3,200 tigers remain in the wild
As the top predator in forest ecosystems for the past two million years, tigers are an umbrella species, playing a crucial role in ecological processes. Despite conservation efforts, wild tiger populations are on a rapid decline - from 100,000 at the turn of the 20th century - to fewer than 3,200 remaining in the wild today across thirteen countries, representing a 97% decline and the extinction of 3 subspecies. Tigers are poached for traditional medicinal uses and decorations. China is said to be the largest market for tiger products, with demand also coming from Japan, Singapore, South Korea, Taiwan, and the US.
WildAid leads an International Tiger Coalition comprised of 42 environmental, zoological, and animal protection groups, calling for a permanent ban on the trade in tiger parts and products. To reduce demand for tiger products, we use our unique communications model with a primary focus on China.

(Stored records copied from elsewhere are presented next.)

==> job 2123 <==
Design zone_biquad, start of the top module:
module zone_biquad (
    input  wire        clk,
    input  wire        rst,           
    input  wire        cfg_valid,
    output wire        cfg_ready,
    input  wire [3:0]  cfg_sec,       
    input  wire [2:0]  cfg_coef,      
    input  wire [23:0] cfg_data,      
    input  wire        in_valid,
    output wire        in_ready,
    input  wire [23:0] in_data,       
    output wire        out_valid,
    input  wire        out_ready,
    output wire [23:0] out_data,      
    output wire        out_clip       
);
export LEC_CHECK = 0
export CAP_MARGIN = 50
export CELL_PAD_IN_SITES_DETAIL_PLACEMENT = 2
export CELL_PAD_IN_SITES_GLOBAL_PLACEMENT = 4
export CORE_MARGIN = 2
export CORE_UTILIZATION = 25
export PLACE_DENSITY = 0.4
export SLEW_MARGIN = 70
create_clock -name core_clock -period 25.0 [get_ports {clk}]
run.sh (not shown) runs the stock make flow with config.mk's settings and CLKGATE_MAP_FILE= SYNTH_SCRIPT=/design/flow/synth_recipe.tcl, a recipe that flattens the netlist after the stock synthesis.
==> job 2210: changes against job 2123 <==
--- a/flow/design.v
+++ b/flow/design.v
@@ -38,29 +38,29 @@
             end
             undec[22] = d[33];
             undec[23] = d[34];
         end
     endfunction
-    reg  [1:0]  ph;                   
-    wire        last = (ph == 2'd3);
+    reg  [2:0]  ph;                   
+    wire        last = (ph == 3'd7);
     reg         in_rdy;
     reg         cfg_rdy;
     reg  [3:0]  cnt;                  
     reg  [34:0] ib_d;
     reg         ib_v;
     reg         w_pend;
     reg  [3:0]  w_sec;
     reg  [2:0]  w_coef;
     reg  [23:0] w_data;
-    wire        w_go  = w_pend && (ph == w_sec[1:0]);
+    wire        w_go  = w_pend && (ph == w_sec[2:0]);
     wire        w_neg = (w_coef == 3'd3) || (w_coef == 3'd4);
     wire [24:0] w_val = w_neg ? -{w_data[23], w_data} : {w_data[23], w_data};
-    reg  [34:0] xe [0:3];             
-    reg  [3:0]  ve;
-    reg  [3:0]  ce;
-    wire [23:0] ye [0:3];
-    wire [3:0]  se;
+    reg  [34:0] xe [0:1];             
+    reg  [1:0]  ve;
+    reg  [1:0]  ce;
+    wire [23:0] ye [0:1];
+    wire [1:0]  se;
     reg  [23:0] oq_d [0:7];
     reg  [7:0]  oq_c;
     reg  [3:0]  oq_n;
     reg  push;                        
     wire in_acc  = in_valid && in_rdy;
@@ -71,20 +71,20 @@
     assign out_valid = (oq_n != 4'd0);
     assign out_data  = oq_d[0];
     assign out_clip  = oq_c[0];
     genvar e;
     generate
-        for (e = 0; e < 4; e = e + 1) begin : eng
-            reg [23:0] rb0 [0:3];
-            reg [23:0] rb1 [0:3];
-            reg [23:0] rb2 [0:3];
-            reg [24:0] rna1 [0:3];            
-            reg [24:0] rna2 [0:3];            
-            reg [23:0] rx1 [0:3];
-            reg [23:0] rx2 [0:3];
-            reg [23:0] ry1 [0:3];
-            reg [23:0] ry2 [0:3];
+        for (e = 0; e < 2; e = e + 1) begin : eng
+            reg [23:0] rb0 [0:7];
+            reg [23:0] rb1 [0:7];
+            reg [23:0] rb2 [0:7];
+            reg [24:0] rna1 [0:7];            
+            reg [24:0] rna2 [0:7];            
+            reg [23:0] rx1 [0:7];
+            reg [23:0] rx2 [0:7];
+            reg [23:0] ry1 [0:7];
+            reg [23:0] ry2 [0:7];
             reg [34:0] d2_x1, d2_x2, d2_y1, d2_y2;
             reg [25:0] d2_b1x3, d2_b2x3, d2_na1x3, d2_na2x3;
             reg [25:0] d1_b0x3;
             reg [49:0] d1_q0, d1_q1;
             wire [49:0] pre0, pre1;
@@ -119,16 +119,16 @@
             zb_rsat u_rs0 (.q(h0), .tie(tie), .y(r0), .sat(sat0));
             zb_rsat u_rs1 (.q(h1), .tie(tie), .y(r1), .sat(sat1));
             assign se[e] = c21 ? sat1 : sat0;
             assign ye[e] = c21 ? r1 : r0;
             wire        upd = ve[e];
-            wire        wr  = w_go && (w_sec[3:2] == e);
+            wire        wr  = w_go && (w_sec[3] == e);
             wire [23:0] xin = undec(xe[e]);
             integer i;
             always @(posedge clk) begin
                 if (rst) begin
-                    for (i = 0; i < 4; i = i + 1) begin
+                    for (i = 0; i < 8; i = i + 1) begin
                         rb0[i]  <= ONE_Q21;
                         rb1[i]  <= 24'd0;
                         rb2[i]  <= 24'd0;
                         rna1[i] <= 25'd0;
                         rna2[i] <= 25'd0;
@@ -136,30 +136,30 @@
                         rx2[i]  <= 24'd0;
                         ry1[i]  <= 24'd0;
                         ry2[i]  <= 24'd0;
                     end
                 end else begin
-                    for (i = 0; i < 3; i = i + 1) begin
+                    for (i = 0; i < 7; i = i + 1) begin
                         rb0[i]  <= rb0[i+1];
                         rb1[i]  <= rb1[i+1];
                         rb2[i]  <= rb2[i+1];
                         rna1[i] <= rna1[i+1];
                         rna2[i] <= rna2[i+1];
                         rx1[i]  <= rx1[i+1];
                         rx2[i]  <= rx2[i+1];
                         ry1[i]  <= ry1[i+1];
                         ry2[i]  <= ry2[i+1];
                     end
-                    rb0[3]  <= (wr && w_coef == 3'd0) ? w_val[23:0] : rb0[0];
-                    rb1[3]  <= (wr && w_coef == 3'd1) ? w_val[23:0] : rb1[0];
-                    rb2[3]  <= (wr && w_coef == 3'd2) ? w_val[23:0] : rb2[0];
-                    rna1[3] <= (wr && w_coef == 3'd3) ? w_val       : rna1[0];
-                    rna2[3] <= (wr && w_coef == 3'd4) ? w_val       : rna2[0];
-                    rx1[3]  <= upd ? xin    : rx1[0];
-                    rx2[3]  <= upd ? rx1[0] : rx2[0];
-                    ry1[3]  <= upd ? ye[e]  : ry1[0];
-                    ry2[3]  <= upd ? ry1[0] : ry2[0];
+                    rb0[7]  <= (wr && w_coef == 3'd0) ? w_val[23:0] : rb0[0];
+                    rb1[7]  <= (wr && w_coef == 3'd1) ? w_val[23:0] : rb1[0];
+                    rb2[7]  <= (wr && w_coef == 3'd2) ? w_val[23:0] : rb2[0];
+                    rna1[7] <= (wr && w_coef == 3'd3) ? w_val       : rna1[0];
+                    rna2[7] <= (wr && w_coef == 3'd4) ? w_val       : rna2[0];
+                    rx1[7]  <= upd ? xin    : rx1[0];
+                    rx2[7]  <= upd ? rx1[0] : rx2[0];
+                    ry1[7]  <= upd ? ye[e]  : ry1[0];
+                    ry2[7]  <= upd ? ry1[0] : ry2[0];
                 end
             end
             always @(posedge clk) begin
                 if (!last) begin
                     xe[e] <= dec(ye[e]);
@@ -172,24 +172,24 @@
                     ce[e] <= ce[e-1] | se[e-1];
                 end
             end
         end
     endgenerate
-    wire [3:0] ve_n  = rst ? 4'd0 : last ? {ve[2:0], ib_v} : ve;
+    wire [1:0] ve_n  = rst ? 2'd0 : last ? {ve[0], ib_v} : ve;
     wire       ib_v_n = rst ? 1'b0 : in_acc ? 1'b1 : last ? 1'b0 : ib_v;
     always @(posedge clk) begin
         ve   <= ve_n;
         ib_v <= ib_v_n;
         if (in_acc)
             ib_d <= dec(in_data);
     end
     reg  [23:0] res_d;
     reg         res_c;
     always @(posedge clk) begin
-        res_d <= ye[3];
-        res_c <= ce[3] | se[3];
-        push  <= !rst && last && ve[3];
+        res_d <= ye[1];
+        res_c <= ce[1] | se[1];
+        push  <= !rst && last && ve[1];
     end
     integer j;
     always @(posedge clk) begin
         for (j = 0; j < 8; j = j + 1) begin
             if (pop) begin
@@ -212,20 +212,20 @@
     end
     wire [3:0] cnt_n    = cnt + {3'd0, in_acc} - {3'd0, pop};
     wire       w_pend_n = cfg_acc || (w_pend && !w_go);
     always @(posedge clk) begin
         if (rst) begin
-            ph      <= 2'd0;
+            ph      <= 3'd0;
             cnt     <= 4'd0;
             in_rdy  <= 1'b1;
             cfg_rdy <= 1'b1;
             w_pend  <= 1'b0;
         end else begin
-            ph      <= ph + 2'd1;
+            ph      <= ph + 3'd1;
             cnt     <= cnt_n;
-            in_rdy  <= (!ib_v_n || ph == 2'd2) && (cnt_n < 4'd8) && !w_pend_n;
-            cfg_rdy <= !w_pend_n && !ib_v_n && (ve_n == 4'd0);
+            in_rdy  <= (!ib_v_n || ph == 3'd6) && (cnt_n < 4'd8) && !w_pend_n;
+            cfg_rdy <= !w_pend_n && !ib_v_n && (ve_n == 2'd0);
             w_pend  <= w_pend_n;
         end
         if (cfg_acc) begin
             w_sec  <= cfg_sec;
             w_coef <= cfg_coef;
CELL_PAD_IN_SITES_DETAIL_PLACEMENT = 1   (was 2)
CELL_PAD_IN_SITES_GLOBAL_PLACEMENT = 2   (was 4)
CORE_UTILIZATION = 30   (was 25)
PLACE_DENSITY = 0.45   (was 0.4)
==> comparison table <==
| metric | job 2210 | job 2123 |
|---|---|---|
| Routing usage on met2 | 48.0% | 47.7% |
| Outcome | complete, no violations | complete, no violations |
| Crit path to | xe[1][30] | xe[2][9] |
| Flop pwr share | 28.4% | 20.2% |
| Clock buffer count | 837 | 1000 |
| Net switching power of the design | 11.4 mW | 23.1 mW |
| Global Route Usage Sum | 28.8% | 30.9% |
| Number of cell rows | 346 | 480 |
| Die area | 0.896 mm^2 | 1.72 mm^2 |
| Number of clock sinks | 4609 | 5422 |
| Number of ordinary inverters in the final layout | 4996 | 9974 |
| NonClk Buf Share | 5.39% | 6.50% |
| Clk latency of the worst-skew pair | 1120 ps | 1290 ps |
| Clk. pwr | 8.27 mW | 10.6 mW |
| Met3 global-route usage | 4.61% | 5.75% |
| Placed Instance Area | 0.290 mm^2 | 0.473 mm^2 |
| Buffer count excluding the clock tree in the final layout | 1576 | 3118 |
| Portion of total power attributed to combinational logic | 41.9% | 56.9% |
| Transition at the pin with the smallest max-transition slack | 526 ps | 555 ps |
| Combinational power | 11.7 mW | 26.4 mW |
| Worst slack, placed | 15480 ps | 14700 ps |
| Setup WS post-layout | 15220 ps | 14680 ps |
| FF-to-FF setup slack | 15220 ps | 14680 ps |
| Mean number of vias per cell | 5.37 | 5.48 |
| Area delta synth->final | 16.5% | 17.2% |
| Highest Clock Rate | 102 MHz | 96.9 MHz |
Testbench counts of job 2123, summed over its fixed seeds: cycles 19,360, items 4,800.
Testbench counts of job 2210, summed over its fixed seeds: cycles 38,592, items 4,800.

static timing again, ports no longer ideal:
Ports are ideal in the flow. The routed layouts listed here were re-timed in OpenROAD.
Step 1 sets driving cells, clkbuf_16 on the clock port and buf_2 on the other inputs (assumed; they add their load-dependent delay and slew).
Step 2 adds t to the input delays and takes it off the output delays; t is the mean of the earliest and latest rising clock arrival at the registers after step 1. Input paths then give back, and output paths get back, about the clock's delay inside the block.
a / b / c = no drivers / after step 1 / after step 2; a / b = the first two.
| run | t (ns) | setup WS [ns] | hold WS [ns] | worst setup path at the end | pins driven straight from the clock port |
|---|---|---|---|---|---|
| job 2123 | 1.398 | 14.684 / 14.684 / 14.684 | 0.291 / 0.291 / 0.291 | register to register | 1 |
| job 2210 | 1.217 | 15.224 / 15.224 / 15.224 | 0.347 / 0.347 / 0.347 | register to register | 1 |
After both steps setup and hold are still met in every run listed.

We collaborate across all sectors of Chinese society; working with government, business, media partners, and celebrities to encourage attitudinal and behavioral change to reduce demand for the highly endangered tiger.
In India, WildAid's field program focuses on Corbett National Park, home to approximately 164 tigers, or 10% of India's tiger population. Our program combines securing migratory corridors for tigers and other species, and working with surrounding communities to reduce human-wildlife conflict, educate and encourage stewardship.